DEUXIÈME TRIMESTRE 1998 « La foi qui n'agit point, est-ce une foi sincère ?»   

 Numéro 12

            

Penser en français. 

 

Au temps où l'Europe était encore unie sous le signe des empires, la multiplicité des cultures faisait le contrepoids à l'unité de la croyance. L'empereur était le défenseur des valeurs chrétiennes, celles qui ont engendré les « droits de l'homme » d'aujourd'hui, et se disputait avec le Pape la qualité d'en être le dépositaire. L'esprit tourné vers l'universalité de la foi, l'empereur restait sensible aux particularités culturelles de ses différents peuples et s'efforçait de maintenir ouvertes toutes les voies de communication avec ses sujets.

Que ce fût Charlemagne ou Marie-Thérèse, impératrice d'Autriche, Napoléon ou François-Joseph, l'empereur se devait de concilier les valeurs transnationales, qui formaient l'ossature idéologique de l'empire, avec les spécificités locales, dont l'ensemble communautaire était bâti. Alors, on pensait en latin, pour bien saisir l'inspiration intemporelle, et on parlait plusieurs langues pour bien disséminer les messages d'autorité. Ainsi Charles Quint, maître d'un empire où le soleil ne se couchait jamais, se vantait de pouvoir parler à Dieu en espagnol, aux femmes en italien, en français aux hommes et en allemand à son cheval ! 

Cette remarque paraît opérer une distinction entre les différentes langues, d'après les interlocuteurs auxquels on s'adresse. On parle à tout un chacun en sa propre langue, tenant compte de ses spécificités culturelles (tant pis pour l'allemand!). En fait, si on réfléchit au bon mot de Charles Quint avec le recul que nous donne la perspective du présent, on voit bien qu'il s'agit plutôt des problèmes qu'on pose (et qu'on veut résoudre) que des particularités des différents récepteurs à qui on s'adresse .

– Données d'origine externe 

### config.mk
export PLATFORM = sky130hd
export DESIGN_NAME = mcbsp_slave_tx
export DESIGN_NICKNAME = d
export VERILOG_FILES = /design/src/rtl/mcbsp_slave_tx.sv
export SDC_FILE = /design/constraint.sdc
export NUM_CORES = 1
export LEC_CHECK = 0
export ABC_AREA = 1
export CAP_MARGIN = 40
export CORE_MARGIN = 5
export CORE_UTILIZATION = 35
export DETAILED_ROUTE_END_ITERATION = 8
export SLEW_MARGIN = 10
export SYNTH_ARGS = -nofsm -noshare
export SYNTH_HDL_FRONTEND = slang
export SYNTH_SLANG_ARGS = --single-unit
### constraint.sdc
create_clock -name aclk -period 5.15 [get_ports aclk]
set_clock_uncertainty 0.1 [all_clocks]
set_input_delay 0.7725 -clock aclk [delete_from_list [all_inputs] [get_ports aclk]]
set_output_delay 0.7725 -clock aclk [all_outputs]
set_load 0.02 [all_outputs]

On parle l'italien aux femmes, non pas en raison du fait qu'elles puissent mieux le comprendre, mais parce que cette langue est un bon support pour la passion et facilite la séduction plus qu'aucune autre. Il n'y a que l'allemand pour donner des ordres, donc on ne manquera pas de s'en servir avec le cheval. Pour les soucis intimes et les problèmes de conscience, il faut recourir à la langue maternelle, ici l'espagnol, dont l'empereur se sert pour dire ses prières. Enfin, si on veut parler aux hommes, c'est-à-dire si on veut parler raison, on parle le français.

L'expérience que nous avons acquise en conversant avec les ordinateurs nous a appris qu'il n'y avait pas de langage universel, que la multiplicité des langues artificielles qu'on utilise dans la relation avec l'ordinateur est inévitable, qu'on doit maintenir plusieurs langues à sa portée, chacune d'elles orientée vers la résolution d'une certaine classe de problèmes. Ainsi, la recherche universitaire s'accommode bien au Turbopascal, les économistes restent fidèles au vieux Cobol, les professionnels du logiciel sont épris du C, tandis que les élites de l'intelligence artificielle prisent le LISP ou le Smalltalk.

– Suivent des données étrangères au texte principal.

File: config.mk
export PLATFORM = sky130hd
export DESIGN_NAME = step_generator
export DESIGN_NICKNAME = d
export VERILOG_FILES = /design/src/rtl/step_generator.sv
export SDC_FILE = /design/constraint.sdc
export NUM_CORES = 1
export LEC_CHECK = 0
export ABC_AREA = 1
export BUFFER_PORTS_ARGS = -buffer_cell sky130_fd_sc_hd__buf_2
export CAP_MARGIN = 30
export CELL_PAD_IN_SITES_DETAIL_PLACEMENT = 1
export CELL_PAD_IN_SITES_GLOBAL_PLACEMENT = 2
export CORE_ASPECT_RATIO = 1.4
export CORE_MARGIN = 10
export CORE_UTILIZATION = 36
export CTS_CLUSTER_SIZE = 16
export DETAILED_ROUTE_END_ITERATION = 8
export PLACE_DENSITY = 0.83
export SYNTH_ARGS = -nofsm -noshare
export SYNTH_HDL_FRONTEND = slang
export SYNTH_SLANG_ARGS = --single-unit
File: constraint.sdc
create_clock -name Clock -period 8.3 [get_ports Clock]
set_clock_uncertainty 0.05 [all_clocks]
set_input_delay 0.415 -clock Clock [delete_from_list [all_inputs] [get_ports Clock]]
set_output_delay 0.415 -clock Clock [all_outputs]
set_load 0.01 [all_outputs]
File: src/rtl/step_generator.sv
`timescale 1ns/1ps
// Tempo-driven step sequencer clock.
// A 32-bit phase accumulator advances by the clamped tempo every clock in RUN
// and produces step events. Each event becomes a fixed-width Step pulse
// followed by an equally long low gap. At most one event can wait behind a
// busy pulse. Any further event is dropped and recorded in a sticky Overrun
// flag.
module step_generator #(
    parameter int CLK_HZ         = 50000000,
    parameter int STEPS_PER_BEAT = 4,
    parameter int STEPS_PER_LOOP = 12,
    parameter int STEP_HIGH      = 4
) (
    input  logic       Clock,
    input  logic       nReset,
    input  logic       Play,
    input  logic       Pause,
    input  logic [8:0] Bpm,
    output logic       Step,
    output logic [3:0] StepIndex,
    output logic       Downbeat,
    output logic       Overrun
);

    // Compute the threshold in 64 bits so that CLK_HZ*60 cannot overflow
    // before the division.
    localparam logic [63:0] THRESH_WIDE = 64'(CLK_HZ) * 64'd60 / 64'(STEPS_PER_BEAT);
    localparam logic [31:0] THRESH      = THRESH_WIDE[31:0];

    // The pulse timer counts one full high-plus-gap window. While the value is
    // above STEP_HIGH, Step is in its high half.
    localparam int              CNT_W      = $clog2(2 * STEP_HIGH + 1);
    localparam logic [CNT_W-1:0] CNT_FULL  = CNT_W'(2 * STEP_HIGH);
    localparam logic [CNT_W-1:0] CNT_HIGH  = CNT_W'(STEP_HIGH);
    localparam logic [CNT_W-1:0] CNT_ONE   = CNT_W'(1);
    localparam logic [CNT_W-1:0] CNT_ZERO  = '0;

    localparam logic [3:0] LAST_INDEX = 4'(STEPS_PER_LOOP - 1);
    localparam logic [8:0] BPM_MAX    = 9'd300;

    typedef enum logic [1:0] {
        ST_IDLE   = 2'd0,
        ST_RUN    = 2'd1,
        ST_PAUSED = 2'd2
    } state_t;

    state_t           state_q, state_d;
    logic [31:0]      acc_q, acc_d;
    logic             pend_q, pend_d;
    logic [CNT_W-1:0] cnt_q, cnt_d;
    logic             step_q, step_d;
    logic [3:0]       index_q, index_d;
    logic             downbeat_q, downbeat_d;
    logic             overrun_q, overrun_d;

    logic [8:0]       bpm_eff;
    logic [32:0]      acc_sum;
    logic             acc_hit;
    logic             pulse_free;
    logic [CNT_W-1:0] cnt_decay;

    // Clamp the tempo and precompute the accumulator sum. The sum uses 33 bits
    // so the threshold compare stays exact for any THRESH.
    always_comb begin
        bpm_eff    = (Bpm > BPM_MAX) ? BPM_MAX : Bpm;
        acc_sum    = {1'b0, acc_q} + {24'd0, bpm_eff};
        acc_hit    = (acc_sum >= {1'b0, THRESH});
        // A new rise may be launched once the timer is in the final gap clock
        // or has already expired.
        pulse_free = (cnt_q <= CNT_ONE);
        cnt_decay  = (cnt_q != CNT_ZERO) ? (cnt_q - CNT_ONE) : CNT_ZERO;
    end

    // Compute the next state, accumulator, pulse scheduling and registered
    // output values.
    always_comb begin
        logic issue;
        logic entry;
        logic event_hit;
        logic clear;

        state_d    = state_q;
        acc_d      = acc_q;
        pend_d     = pend_q;
        cnt_d      = cnt_decay;
        index_d    = index_q;
        overrun_d  = overrun_q;
        step_d     = 1'b0;
        downbeat_d = 1'b0;
        issue      = 1'b0;
        entry      = 1'b0;
        event_hit  = 1'b0;
        clear      = 1'b0;

        case (state_q)
            ST_IDLE: begin
                if (Play) begin
                    // Entry step: a fresh loop starts with an immediate pulse
                    // at index 0.
                    state_d = ST_RUN;
                    acc_d   = '0;
                    pend_d  = 1'b0;
                    issue   = 1'b1;
                    entry   = 1'b1;
                end else begin
                    clear = 1'b1;
                end
            end

            ST_RUN: begin
                if (!Play) begin
                    // Stopping takes priority over Pause and over any event
                    // in this cycle.
                    state_d = ST_IDLE;
                    clear   = 1'b1;
                end else begin
                    if (acc_hit) begin
                        acc_d     = acc_sum[31:0] - THRESH;
                        event_hit = 1'b1;
                    end else begin
                        acc_d = acc_sum[31:0];
                    end

                    if (Pause) begin
                        state_d = ST_PAUSED;
                    end

                    if (pulse_free && pend_q) begin
                        // Launch the waiting pulse first. An event in this
                        // cycle takes its place in the pending slot.
                        issue  = 1'b1;
                        pend_d = event_hit;
                    end else if (pulse_free && event_hit) begin
                        issue = 1'b1;
                    end else if (event_hit) begin
                        if (pend_q) begin
                            overrun_d = 1'b1;
                        end else begin
                            pend_d = 1'b1;
                        end
                    end
                end
            end

            ST_PAUSED: begin
                // Hold the tempo phase and any pending pulse. A running pulse
                // still completes through the timer decay.
                if (!Play) begin
                    state_d = ST_IDLE;
                    clear   = 1'b1;
                end else if (!Pause) begin
                    state_d = ST_RUN;
                end
            end

            default: begin
                state_d = ST_IDLE;
                clear   = 1'b1;
            end
        endcase

        if (clear) begin
            acc_d   = '0;
            pend_d  = 1'b0;
            cnt_d   = CNT_ZERO;
            index_d = 4'd0;
        end

        if (issue) begin
            cnt_d = CNT_FULL;
            if (entry || (index_q == LAST_INDEX)) begin
                index_d = 4'd0;
            end else begin
                index_d = index_q + 4'd1;
            end
        end

        step_d     = (cnt_d > CNT_HIGH);
        downbeat_d = (state_d != ST_IDLE) && (index_d == 4'd0);
    end

    // Register all state and outputs. Reset is synchronous and active-low.
    always_ff @(posedge Clock) begin
        if (!nReset) begin
            state_q    <= ST_IDLE;
            acc_q      <= '0;
            pend_q     <= 1'b0;
            cnt_q      <= CNT_ZERO;
            step_q     <= 1'b0;
            index_q    <= 4'd0;
            downbeat_q <= 1'b0;
            overrun_q  <= 1'b0;
        end else begin
            state_q    <= state_d;
            acc_q      <= acc_d;
            pend_q     <= pend_d;
            cnt_q      <= cnt_d;
            step_q     <= step_d;
            index_q    <= index_d;
            downbeat_q <= downbeat_d;
            overrun_q  <= overrun_d;
        end
    end

    assign Step      = step_q;
    assign StepIndex = index_q;
    assign Downbeat  = downbeat_q;
    assign Overrun   = overrun_q;

endmodule

==> results.py <==
metrics = {
    "pwr": {
        "switchingPower_uw": 150,
        "powerDensity_mw_per_mm2": 102,
        "power_frac_clock_pct": 43.6,
        "power_uw": 508,
        "pwr-share-seq_pct": 44.7,
        "internal_power_uw": 359,
        "p_comb_share_pct": 11.8,
        "power.leakage_uw": 0.00223,
        "p_sw_share_pct": 29.5,
        "ir_drop_uv": 65.7,
    },
    "clock_tree": {
        "clk_pin_slew_worst_paths_ns": 0.07,
        "cts_max_level": 2,
        "clkSinkCount": 46,
        "clockRootBuffer": "clkbuf_16",
        "numCtsBuffers": 5,
        "cts_setup_buffers": 0,
        "clockBufferDepth": 2,
        "post_cts_resized": 0,
        "ctsHoldBuffers": 0,
        "cts_tree": "done",
        "clkLatencyLatePin_ns": 0.31,
    },
    "timing": {
        "report.final.slew_viol_count": 0,
        "slew_headroom_pct": 59.1,
        "holdWs_ns": 0.304,
        "worst_pin_slew_ns": 0.612,
        "fin_crit_sh_pct": 53.4,
        "rsz0062_at_grt": "no",
        "min_period_ns": 4.43,
        "setup_viol": 0,
        "setup_tns_ns": 0,
        "hold_violations": 0,
        "max_freq_ghz": 0.226,
    },
    "worst_setup_path": {
        "cp_top_family": "simple AND/OR/NAND/NOR gates",
        "critPathBufInv": 4,
        "crit_fanout": 31,
        "cp.arrival_ns": 4.56,
        "crit_type": "input pin to register",
        "cp_common_cell": "a21oi_1",
        "max_stage_delay_ns": 0.45,
        "worstPathRequired_ns": 8.43,
        "crit_slowest_cell": "xor2_1",
        "start_kind": "input pin",
        "endpoint_kind": "register",
    },
    "synthesis": {
        "ys_ff_latch": 46,
        "synth.distinct_cells": 41,
        "async_reset_ff_share_pct": 0,
        "netlist_area_mm2": 0.00462,
        "synth-seq-area-share_pct": 19.9,
        "synth_warnings": 0,
        "synth_edf_count": 0,
        "post_synth.cell_area_avg_um2": 5.73,
        "synth.net_count": 831,
        "ys.flop_type": "dfxtp_1",
        "syn_inst": 806,
    },
    "run_status": {
        "outcome": "finished, final reports clean",
    },
    "die": {
        "fp.dieArea_mm2": 0.0178,
        "die_x_um": 116,
        "dieHeight_um": 154,
        "placement_rows": 48,
        "start_util_pct": 37.2,
        "ios": 20,
        "core_mm2": 0.0124,
    },
    "detailed_routing": {
        "postRouteAntennaNets": 0,
        "wl_per_cell_um": 17.4,
        "wl_um": 16900,
        "avgViaCountPerCell": 5.28,
        "num_vias": 5135,
        "drc": 0,
        "dr.pass1.iters": 4,
        "dr.first_iter.drc_count": 172,
    },
    "finish": {
        "fill_cells": 1763,
        "diodes": 0,
        "area_delta_synth_final_pct": 8.26,
        "nets": 846,
        "layoutNonFillerInstCount": 972,
        "drive_gt1_share_pct": 14.5,
    },
    "grt": {
        "grt_overflow": 0,
        "grt_pass1_vias": 5514,
        "antenna_found_initial": 0,
        "grt_pass1_wl_um": 27400,
        "gr-usage-all-layers_pct": 19.3,
        "grt_start_max_net_pins": 32,
    },
    "place": {
        "hpwl_um": 14100,
        "routabilityCongestion": 0.891,
        "io_buffers": 19,
        "dp_cells": 964,
    },
    "worst_hold_path": {
        "hold_class": "input pin to register",
    },
    "flow_run": {
        "max_cap_violations": 0,
    },
}
==> metrics by stage <==
| step | cell area (um^2) | setup slack [ns] | util (%) |
|---|---|---|---|
| floorplan | 4620 | 4.46 | - |
| global placement | 4850 | 3.67 | 39.0 |
| detailed placement | 4850 | 3.53 | 39.0 |
| CTS | 5000 | 3.83 | 40.2 |
| global route | 5000 | 3.31 | 40.2 |
| finish | 5000 | 3.87 | 40.2 |
==> logic make-up (layout without fill, tap and decap cells) <==
family	Yosys count	in the layout	synth area share [%]
simple gates	521	521	53.4
buf+inv	131	147	11.2
compound gates	86	86	10.2
flops	46	46	19.9
fa+ha+maj	12	12	3.41
xor+xnor	10	10	1.90
==> cells in the final DEF, fill, tap and decap left out, drive strengths merged, types with 16 or more instances in the layout <==
cell	n
nand3	92
buf	22
o21ai	25
nand4	16
inv	116
a21oi	48
dfxtp	46
nand2	279
nor2	100
nor3	17
==> power groups by stage <==
stage          Clock [uW]  Combinational (uW)  Sequential [uW]
6_report              222                59.9              227
5_1_grt               237                68.3              228
4_1_cts               229                60.8              227
3_5_place_dp            0                60.6              232
3_3_place_gp            0                59.3              232
2_1_floorplan           0                40.6              232
==> cell type report <==
cell class | instances | area [um^2] | area share, %
clock buffers | 5 | 125 | 2.50
repair buffers | 22 | 118 | 2.35
inverters | 117 | 439 | 8.78
well taps | 150 | 188 | 3.75
clock inverters | 3 | 28.8 | 0.575
flip-flops and latches | 46 | 921 | 18.4
multi-input cells | 629 | 3180 | 63.6
==> worst paths after layout <==
| check | slack (ns) | cells past startpoint | start | to |
|---|---|---|---|---|
| setup / recovery | 3.87 | 25 | Bpm[0] | acc_q[10] |
| setup reg to reg | 4.53 | 24 | acc_q[0] | acc_q[10] |
| hold reg to reg | 0.41 | 2 | Overrun | Overrun |
| hold / removal | 0.30 | 3 | nReset | cnt_q[3] |
==> routing by layer <==
metal  routed length (um)  part of all wire [%]  vias up  track usage, %
met1                 6510                    39     2418            20.0
met4                  816                   4.8        0            9.98
li1                     -                     -     2607               -
met2                 9180                    54       76            36.7
met5                    0                     0        -               0
met3                  372                   2.2       34            2.02
==> sequential cells by signal, summed over array words and instances, names as in the netlist <==
register	count
Downbeat	1
Overrun	1
Step	1
StepIndex	4
acc_q	32
cnt_q	4
pend_q	1
state_q	2
==> worst min-delay path, stage by stage <==
cell     delay, ns
buf_2         0.10
nand2_1       0.07
inv_1         0.04
==> synth_stat cells, drive strengths merged (3+ instances only) <==
| master | instances | share of area [%] |
|---|---|---|
| or2 | 8 | 1.1 |
| nor2 | 100 | 10 |
| dfxtp | 46 | 20 |
| clkbuf | 9 | 0.73 |
| o21ai | 25 | 2.9 |
| nand3b | 6 | 0.98 |
| inv | 114 | 9.3 |
| nand4 | 16 | 2.2 |
| xor2 | 5 | 0.95 |
| ha | 11 | 3.0 |
| nor3 | 17 | 2.3 |
| nand2 | 279 | 25 |
| nand3 | 92 | 12 |
| o21bai | 4 | 0.65 |
| xnor2 | 5 | 0.95 |
| buf | 5 | 0.95 |
| a21oi | 48 | 5.2 |
| clkinv | 3 | 0.24 |
Note: power is estimated with default switching activity, not from simulation.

Par ailleurs, la découverte d'un nouveau langage modifie profondément la structure des problèmes et leurs poids respectifs. À l'époque où on écrivait les nombres en chiffres romains, les règles de la multiplication ou de la division étaient des sujets de hautes études doctorales. Dès que les chiffres arabes se sont imposés, les opérations arithmétiques devinrent extrêmement simples ; un changement de langage a suffi pour modifier radicalement un problème.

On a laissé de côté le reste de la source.